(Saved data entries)
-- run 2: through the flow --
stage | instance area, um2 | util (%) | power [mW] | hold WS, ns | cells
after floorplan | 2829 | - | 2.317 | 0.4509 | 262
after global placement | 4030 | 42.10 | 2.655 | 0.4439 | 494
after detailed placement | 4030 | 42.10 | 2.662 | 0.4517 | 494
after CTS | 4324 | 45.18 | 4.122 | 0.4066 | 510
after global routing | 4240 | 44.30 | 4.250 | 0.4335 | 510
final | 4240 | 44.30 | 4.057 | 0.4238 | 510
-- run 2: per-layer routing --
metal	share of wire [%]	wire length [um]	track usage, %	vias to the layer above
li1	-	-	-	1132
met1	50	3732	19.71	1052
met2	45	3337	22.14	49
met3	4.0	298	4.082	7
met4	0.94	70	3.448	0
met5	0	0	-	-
**config.mk**
```make
export PLATFORM = sky130hd
export DESIGN_NAME = adv_tdm_serializer
export DESIGN_NICKNAME = d
export VERILOG_FILES = /design/src/rtl/adv_tdm_pkg.sv /design/src/rtl/adv_frame_timer.sv /design/src/rtl/adv_stream_phase.sv /design/src/rtl/adv_stream_tx.sv /design/src/rtl/adv_tdm_serializer.sv
export SDC_FILE = /design/constraint.sdc
export NUM_CORES = 1
export LEC_CHECK = 0
export BUFFER_PORTS_ARGS = -buffer_cell sky130_fd_sc_hd__buf_4
export CORE_MARGIN = 1
export CORE_UTILIZATION = 55
export CTS_BUF_LIST = sky130_fd_sc_hd__clkbuf_8
export DETAILED_ROUTE_END_ITERATION = 6
export GPL_TIMING_DRIVEN = 0
export PLACE_DENSITY = 0.8
export SLEW_MARGIN = 20
export SYNTH_ARGS = -nofsm -noshare
export SYNTH_HDL_FRONTEND = slang
export SYNTH_HIERARCHICAL = 1
export SYNTH_SLANG_ARGS = --single-unit
```
**constraint.sdc**
```tcl
create_clock -name clk_i -period 2.9 [get_ports clk_i]
set_input_delay 0.145 -clock clk_i [delete_from_list [all_inputs] [get_ports clk_i]]
set_output_delay 0.145 -clock clk_i [all_outputs]
set_load 0.005 [all_outputs]
```
**src/rtl/adv_tdm_pkg.sv**
```systemverilog
package adv_tdm_pkg;
  localparam int unsigned BYTE_BITS   = 8;
  localparam int unsigned LOC_SHIFT   = 3;  // 8 ticks per bit
  localparam int unsigned BP_SHIFT_16 = 2;  // 4 ticks per bit
  localparam int unsigned BP_SHIFT_32 = 1;  // 2 ticks per bit

  typedef logic [1:0] shift_t;

  typedef enum logic {
    RATE_16M = 1'b0,
    RATE_32M = 1'b1
  } bp_rate_e;

  function automatic shift_t bp_shift(input bp_rate_e rate);
    return (rate == RATE_32M) ? shift_t'(BP_SHIFT_32) : shift_t'(BP_SHIFT_16);
  endfunction
endpackage

```
**src/rtl/adv_frame_timer.sv**
```systemverilog
module adv_frame_timer #(
  parameter int unsigned FRAME_TICKS = 8192,
  parameter int unsigned TICK_W      = $clog2(FRAME_TICKS),
  parameter int unsigned LATCH_LEAD  = 5
) (
  input  logic              clk_i,
  input  logic              rst_ni,
  input  logic              fp_i,
  input  logic              rate_i,
  output logic [TICK_W-1:0] tick_o,
  output logic [TICK_W-1:0] tick_nxt_o,
  output logic              latch_o,
  output logic              rate_lat_o
);
  localparam logic [TICK_W-1:0] LAST_TICK  = TICK_W'(FRAME_TICKS - 1);
  localparam logic [TICK_W-1:0] LATCH_TICK = TICK_W'(FRAME_TICKS - LATCH_LEAD);

  logic [TICK_W-1:0] tick_q, tick_d;
  logic              rate_q;

  always_comb begin
    if (fp_i)                   tick_d = '0;
    else if (tick_q == LAST_TICK) tick_d = '0;
    else                        tick_d = tick_q + 1'b1;
  end

  assign latch_o = (tick_q == LATCH_TICK);

  always_ff @(posedge clk_i or negedge rst_ni) begin
    if (!rst_ni) begin
      tick_q <= '0;
      rate_q <= 1'b0;
    end else begin
      tick_q <= tick_d;
      if (latch_o) rate_q <= rate_i;
    end
  end

  assign tick_o     = tick_q;
  assign tick_nxt_o = tick_d;
  assign rate_lat_o = rate_q;
endmodule

```
**src/rtl/adv_stream_phase.sv**
```systemverilog
module adv_stream_phase
  import adv_tdm_pkg::*;
#(
  parameter int unsigned FRAME_TICKS = 8192,
  parameter int unsigned TICK_W      = $clog2(FRAME_TICKS),
  parameter int unsigned ADV_W       = 2,
  parameter int unsigned RST_SHIFT   = LOC_SHIFT
) (
  input  logic              clk_i,
  input  logic              rst_ni,
  input  logic              latch_i,
  input  logic [TICK_W-1:0] tick_nxt_i,
  input  logic [ADV_W-1:0]  adv_i,
  input  shift_t            next_shift_i,
  output logic [TICK_W-1:0] pos_o,
  output shift_t            shift_o
);
  localparam logic [TICK_W-1:0] LAST_POS = TICK_W'(FRAME_TICKS - 1);

  logic [ADV_W-1:0]  adv_q;
  logic [TICK_W-1:0] pos_q, pos_d, start_tick;
  shift_t            shift_q;
  logic              restart;

  // own frame starts adv_q ticks before the common boundary (wraps to 0 for code 0)
  assign start_tick = TICK_W'(FRAME_TICKS - 32'(adv_q));
  assign restart    = (tick_nxt_i == start_tick);

  always_comb begin
    if (restart)               pos_d = '0;
    else if (pos_q == LAST_POS) pos_d = pos_q;  // hold last bit until own restart
    else                       pos_d = pos_q + 1'b1;
  end

  always_ff @(posedge clk_i or negedge rst_ni) begin
    if (!rst_ni) begin
      adv_q   <= '0;
      pos_q   <= '0;
      shift_q <= shift_t'(RST_SHIFT);
    end else begin
      if (latch_i) adv_q <= adv_i;
      pos_q <= pos_d;
      if (restart) shift_q <= next_shift_i;
    end
  end

  assign pos_o   = pos_q;
  assign shift_o = shift_q;
endmodule

```
**src/rtl/adv_stream_tx.sv**
```systemverilog
module adv_stream_tx
  import adv_tdm_pkg::*;
#(
  parameter int unsigned TICK_W = 13,
  parameter int unsigned SLOT_W = 7
) (
  input  logic                 clk_i,
  input  logic                 rst_ni,
  input  logic [TICK_W-1:0]    pos_i,
  input  shift_t               shift_i,
  input  logic [BYTE_BITS-1:0] data_i,
  output logic [SLOT_W-1:0]    slot_o,
  output logic                 sout_o
);
  logic [TICK_W-1:0] bit_pos;
  logic [2:0]        bit_sel;
  logic              sout_q;

  assign bit_pos = pos_i >> shift_i;
  assign bit_sel = bit_pos[2:0];
  assign slot_o  = SLOT_W'(bit_pos >> 3);

  always_ff @(posedge clk_i or negedge rst_ni) begin
    if (!rst_ni) sout_q <= 1'b0;
    else         sout_q <= data_i[~bit_sel];  // msb first
  end

  assign sout_o = sout_q;
endmodule

```
**src/rtl/adv_tdm_serializer.sv**
```systemverilog
module adv_tdm_serializer
  import adv_tdm_pkg::*;
#(
  parameter int unsigned N_LOC       = 2,
  parameter int unsigned N_BP        = 2,
  parameter int unsigned FRAME_TICKS = 8192,
  parameter int unsigned ADV_W       = 2,
  localparam int unsigned TICK_W     = $clog2(FRAME_TICKS),
  localparam int unsigned LOC_SLOT_W = TICK_W - LOC_SHIFT - 3,
  localparam int unsigned BP_SLOT_W  = TICK_W - BP_SHIFT_32 - 3
) (
  input  logic                             clk_i,
  input  logic                             rst_ni,
  input  logic                             fp_i,
  input  logic                             bp_rate_i,
  input  logic [N_LOC-1:0][ADV_W-1:0]      loc_adv_i,
  input  logic [N_BP-1:0][ADV_W-1:0]       bp_adv_i,
  input  logic [N_LOC-1:0][BYTE_BITS-1:0]  loc_data_i,
  input  logic [N_BP-1:0][BYTE_BITS-1:0]   bp_data_i,
  output logic [N_LOC-1:0][LOC_SLOT_W-1:0] loc_slot_o,
  output logic [N_BP-1:0][BP_SLOT_W-1:0]   bp_slot_o,
  output logic [N_LOC-1:0]                 loc_sout_o,
  output logic [N_BP-1:0]                  bp_sout_o
);
  // capture point leaves room for the largest advancement plus one cycle
  localparam int unsigned LATCH_LEAD = (2 ** ADV_W) + 1;

  logic [TICK_W-1:0]             tick_w, tick_nxt_w;
  logic                          latch_w, rate_lat_w;
  shift_t                        bp_next_shift_w;
  logic [N_LOC-1:0][TICK_W-1:0]  loc_pos_w;
  shift_t [N_LOC-1:0]            loc_shift_w;
  logic [N_BP-1:0][TICK_W-1:0]   bp_pos_w;
  shift_t [N_BP-1:0]             bp_shift_w;

  adv_frame_timer #(
    .FRAME_TICKS(FRAME_TICKS),
    .TICK_W     (TICK_W),
    .LATCH_LEAD (LATCH_LEAD)
  ) u_timer (
    .clk_i     (clk_i),
    .rst_ni    (rst_ni),
    .fp_i      (fp_i),
    .rate_i    (bp_rate_i),
    .tick_o    (tick_w),
    .tick_nxt_o(tick_nxt_w),
    .latch_o   (latch_w),
    .rate_lat_o(rate_lat_w)
  );

  assign bp_next_shift_w = bp_shift(bp_rate_e'(rate_lat_w));

  for (genvar s = 0; s < N_LOC; s++) begin : g_loc
    adv_stream_phase #(
      .FRAME_TICKS(FRAME_TICKS),
      .TICK_W     (TICK_W),
      .ADV_W      (ADV_W),
      .RST_SHIFT  (LOC_SHIFT)
    ) u_phase (
      .clk_i       (clk_i),
      .rst_ni      (rst_ni),
      .latch_i     (latch_w),
      .tick_nxt_i  (tick_nxt_w),
      .adv_i       (loc_adv_i[s]),
      .next_shift_i(shift_t'(LOC_SHIFT)),
      .pos_o       (loc_pos_w[s]),
      .shift_o     (loc_shift_w[s])
    );

    adv_stream_tx #(
      .TICK_W(TICK_W),
      .SLOT_W(LOC_SLOT_W)
    ) u_tx (
      .clk_i  (clk_i),
      .rst_ni (rst_ni),
      .pos_i  (loc_pos_w[s]),
      .shift_i(loc_shift_w[s]),
      .data_i (loc_data_i[s]),
      .slot_o (loc_slot_o[s]),
      .sout_o (loc_sout_o[s])
    );
  end

  for (genvar s = 0; s < N_BP; s++) begin : g_bp
    adv_stream_phase #(
      .FRAME_TICKS(FRAME_TICKS),
      .TICK_W     (TICK_W),
      .ADV_W      (ADV_W),
      .RST_SHIFT  (BP_SHIFT_16)
    ) u_phase (
      .clk_i       (clk_i),
      .rst_ni      (rst_ni),
      .latch_i     (latch_w),
      .tick_nxt_i  (tick_nxt_w),
      .adv_i       (bp_adv_i[s]),
      .next_shift_i(bp_next_shift_w),
      .pos_o       (bp_pos_w[s]),
      .shift_o     (bp_shift_w[s])
    );

    adv_stream_tx #(
      .TICK_W(TICK_W),
      .SLOT_W(BP_SLOT_W)
    ) u_tx (
      .clk_i  (clk_i),
      .rst_ni (rst_ni),
      .pos_i  (bp_pos_w[s]),
      .shift_i(bp_shift_w[s]),
      .data_i (bp_data_i[s]),
      .slot_o (bp_slot_o[s]),
      .sout_o (bp_sout_o[s])
    );
  end
endmodule

```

| INSTRUCTIONS TO FOLLOW |
Which lines above hold the string "placement"? Please copy all of them.

| SOLUTION |
after global placement | 4030 | 42.10 | 2.655 | 0.4439 | 494
after detailed placement | 4030 | 42.10 | 2.662 | 0.4517 | 494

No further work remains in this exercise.